Kidneys take the proverb “Cleanliness is next to Godliness” very seriously, as they flush out toxins and waste items from your body efficiently. This versatile pair of organs, though modest, also balances bodily fluids, releases blood pressure-regulating hormones, and controls red blood cell production. Hence, when kidneys stop functioning the way they are meant to, kidney transplant is sometimes the most effective treatment option left. However, before opting for a major surgery like this, it is natural to have several questions in mind. Read on to clear your doubts and make an informed decision.
Why go for kidney transplant, and what are the options?
Kidneys are two bean-shaped organs, one on either side of the spine, located in the lower part of the abdomen. They are responsible for eliminating all metabolic wastes from the body through urine, and thereby maintain fluid balance. With ageing or due to diseases, kidneys can deteriorate and may not be able to function fully to eliminate wastes and water. This can lead to the accumulation of metabolic wastes within the body and also increase fluid retention. Non-functioning kidneys can have a severe impact on your overall health. As the first line of treatment, a person may be put on dialysis to artificially pump out wastes and water. Another option, which is more promising, is a kidney transplant, which involves acquiring a healthy kidney from a live donor, sometimes a blood relative, or from a deceased person. Various parameters are matched before a kidney is transplanted.
What is the average life expectancy after a kidney transplant?
The life expectancy of a transplant is the number of years the new kidney can function optimally until it deteriorates and needs a new transplant. The life expectancy is better if the transplant is done with the help of a live donor (12 to 20 years) as compared to a deceased person (8 to 12 years). The live donor rate is further improved if the kidney is received from a blood relative. The advantage is that any kidney transplant provides better prognosis compared to dialysis.
What percentage of kidney transplants are successful?
The success rate of a kidney transplant is measured by how well the new kidney is accepted by the recipient’s body and how well the person is able to lead their life compared to their state before the transplant. In some cases, the recipient’s immune system might recognize the new kidney as a foreign object and reject it. The transplanted kidney might need to be removed in that case. Chances of rejection are low though, and most often, kidney transplants are successful. Here again, the success rate is higher with a live donor than with a kidney from a deceased individual. When measured after a year, the success rate is significantly high – about 97% for a live transplant and 96% for a deceased person’s kidney. After 5 years, the rates become 85% and 80% respectively.
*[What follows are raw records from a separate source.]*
--- config.mk ---
export PLATFORM = sky130hd
export DESIGN_NAME = apb4_mst_bridge_flat
export DESIGN_NICKNAME = d
export VERILOG_FILES = /design/src/rtl/apb4_mst_bridge_if.sv /design/src/rtl/apb4_mst_bridge.sv /design/src/flat_wrapper.sv
export SDC_FILE = /design/constraint.sdc
export NUM_CORES = 1
export LEC_CHECK = 0
export ABC_AREA = 1
export CORE_MARGIN = 10
export CORE_UTILIZATION = 40
export CTS_CLUSTER_DIAMETER = 150
export DETAILED_ROUTE_END_ITERATION = 10
export DONT_BUFFER_PORTS = 1
export MAX_ROUTING_LAYER = met4
export PLACE_DENSITY_LB_ADDON = 0.2
export RECOVER_POWER = 25
export SLEW_MARGIN = 20
export SYNTH_ARGS = -nofsm -noshare
export SYNTH_HDL_FRONTEND = slang
export SYNTH_SLANG_ARGS = --single-unit
export TNS_END_PERCENT = 100
--- constraint.sdc ---
create_clock -name clk_i -period 1.43 [get_ports clk_i]
set_clock_uncertainty 0.05 [all_clocks]
set_input_delay 0.2145 -clock clk_i [delete_from_list [all_inputs] [get_ports clk_i]]
set_output_delay 0.2145 -clock clk_i [all_outputs]
set_load 0.03 [all_outputs]
--- src/rtl/apb4_mst_bridge_if.sv ---
// rtl/apb4_mst_bridge_if.sv - APB4 bus bundle shared by the bridge and its completer
//
// Signals:
//   paddr, pprot, psel, penable, pwrite, pwdata, pstrb : requester -> completer
//   pready, prdata, pslverr                            : completer -> requester
// Modports: master (requester side), slave (completer side).
interface apb4_if;
  logic [31:0] paddr;
  logic [2:0]  pprot;
  logic        psel;
  logic        penable;
  logic        pwrite;
  logic [31:0] pwdata;
  logic [3:0]  pstrb;
  logic        pready;
  logic [31:0] prdata;
  logic        pslverr;

  modport master (
    output paddr, pprot, psel, penable, pwrite, pwdata, pstrb,
    input  pready, prdata, pslverr
  );

  modport slave (
    input  paddr, pprot, psel, penable, pwrite, pwdata, pstrb,
    output pready, prdata, pslverr
  );
endinterface

--- src/rtl/apb4_mst_bridge.sv ---
// rtl/apb4_mst_bridge.sv - single-outstanding request/response to APB4 requester bridge
//
// Ports:
//   clk_i, rst_i          : clock, synchronous active-high reset
//   req_valid_i/ready_o   : request handshake; ready only while idle
//   req_addr_i, req_write_i, req_wdata_i, req_wstrb_i, req_prot_i : request fields
//   rsp_valid_o/ready_i   : response handshake
//   rsp_rdata_o, rsp_err_o: read data (0 for writes), pslverr or timeout
//   apb                   : APB4 requester port (apb4_if.master)
// Optional feature: define APB4_MST_TIMEOUT_EN to build a 16-bit ACCESS timeout
// counter that aborts a transfer after TIMEOUT_CYCLES cycles without pready.
module apb4_mst_bridge #(
  parameter int unsigned TIMEOUT_CYCLES = 255
) (
  input  logic        clk_i,
  input  logic        rst_i,
  input  logic        req_valid_i,
  output logic        req_ready_o,
  input  logic [31:0] req_addr_i,
  input  logic        req_write_i,
  input  logic [31:0] req_wdata_i,
  input  logic [3:0]  req_wstrb_i,
  input  logic [2:0]  req_prot_i,
  output logic        rsp_valid_o,
  input  logic        rsp_ready_i,
  output logic [31:0] rsp_rdata_o,
  output logic        rsp_err_o,
  apb4_if.master      apb
);

  if (TIMEOUT_CYCLES < 1 || TIMEOUT_CYCLES > 65535) begin : g_bad_timeout
    $error("apb4_mst_bridge: TIMEOUT_CYCLES out of range 1..65535");
  end

  typedef enum logic [1:0] {IDLE, SETUP, ACCESS, RESP} state_t;

  state_t      state_q, state_d;
  logic [31:0] addr_q;
  logic [31:0] wdata_q;
  logic        write_q;
  logic [3:0]  strb_q;
  logic [2:0]  prot_q;
  logic        timeout;

`ifdef APB4_MST_TIMEOUT_EN
  // Counter rests at zero outside ACCESS, so it is already clear on entry.
  // The abort fires in the ACCESS cycle whose count reaches TIMEOUT_CYCLES,
  // giving exactly TIMEOUT_CYCLES cycles of psel/penable.
  localparam logic [15:0] TO_LAST = 16'(TIMEOUT_CYCLES - 1);
  logic [15:0] to_cnt_q;

  always_ff @(posedge clk_i) begin
    if (rst_i || state_q != ACCESS) begin
      to_cnt_q <= 16'd0;
    end else if (!apb.pready) begin
      to_cnt_q <= to_cnt_q + 16'd1;
    end
  end

  // pready in the same cycle takes priority over the abort.
  assign timeout = (state_q == ACCESS) && !apb.pready && (to_cnt_q == TO_LAST);
`else
  assign timeout = 1'b0;
`endif

  always_ff @(posedge clk_i) begin
    if (rst_i) begin
      state_q <= IDLE;
    end else begin
      state_q <= state_d;
    end
  end

  always_comb begin
    state_d     = state_q;
    req_ready_o = 1'b0;
    rsp_valid_o = 1'b0;
    apb.psel    = 1'b0;
    apb.penable = 1'b0;
    unique case (state_q)
      IDLE: begin
        req_ready_o = !rst_i;
        if (req_valid_i && !rst_i) state_d = SETUP;
      end
      SETUP: begin
        apb.psel = 1'b1;
        state_d  = ACCESS;
      end
      ACCESS: begin
        apb.psel    = 1'b1;
        apb.penable = 1'b1;
        if (apb.pready || timeout) state_d = RESP;
      end
      RESP: begin
        rsp_valid_o = 1'b1;
        if (rsp_ready_i) state_d = IDLE;
      end
      default: state_d = IDLE;
    endcase
  end

  // Request fields are latched once and held on the bus until the next
  // acceptance, so paddr/pwdata keep their last values while idle.
  always_ff @(posedge clk_i) begin
    if (rst_i) begin
      addr_q      <= 32'd0;
      wdata_q     <= 32'd0;
      write_q     <= 1'b0;
      strb_q      <= 4'd0;
      prot_q      <= 3'd0;
      rsp_rdata_o <= 32'd0;
      rsp_err_o   <= 1'b0;
    end else begin
      if (state_q == IDLE && req_valid_i) begin
        addr_q  <= req_addr_i;
        wdata_q <= req_wdata_i;
        write_q <= req_write_i;
        strb_q  <= req_write_i ? req_wstrb_i : 4'd0;
        prot_q  <= req_prot_i;
      end
      if (state_q == ACCESS) begin
        if (apb.pready) begin
          rsp_rdata_o <= write_q ? 32'd0 : apb.prdata;
          rsp_err_o   <= apb.pslverr;
        end else if (timeout) begin
          rsp_rdata_o <= 32'd0;
          rsp_err_o   <= 1'b1;
        end
      end
    end
  end

  assign apb.paddr  = addr_q;
  assign apb.pwdata = wdata_q;
  assign apb.pwrite = write_q;
  assign apb.pstrb  = strb_q;
  assign apb.pprot  = prot_q;

endmodule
How long can you live with one kidney after kidney transplant?
Though a normal person has two kidneys, it is well established that one well-functioning kidney is adequate to bear the functionality burden of two kidneys. In some birth defects, where one kidney is absent or nonfunctional, the other kidney takes over the complete workload. Even with kidney failure, the transplanted single kidney can take over the function of two kidneys without any hassle at all. The age and health of the donor tend to determine the overall functioning though. The recipient’s lifespan can be also determined by their overall health, any existing medical conditions, and lifestyle.
Can you live a normal life after a kidney transplant?
Most people who receive a kidney transplant see an improvement in their lifestyle. As a transplant is equivalent to having a fully functioning kidney, the “normalcy” experienced post-surgery is higher compared to those days when the person suffered from kidney issues. Age and other health conditions also determine how normal things can go back to.
Can a kidney transplant last 30 years?
The number of years a transplant would last varies and depends on multiple factors – like, related donors do much better than unrelated donors and live transplants do better than deceased ones. The overall health and lifestyle of the recipient and the age at which the transplant is done are also major deciding factors for the success and longevity of the new kidney. While new kidneys can last more than 30 years in some people, it cannot be taken as gospel truth for all. On an average, a kidney can last for up to 15 to 20 years, and a second replacement transplant is considered normal these days.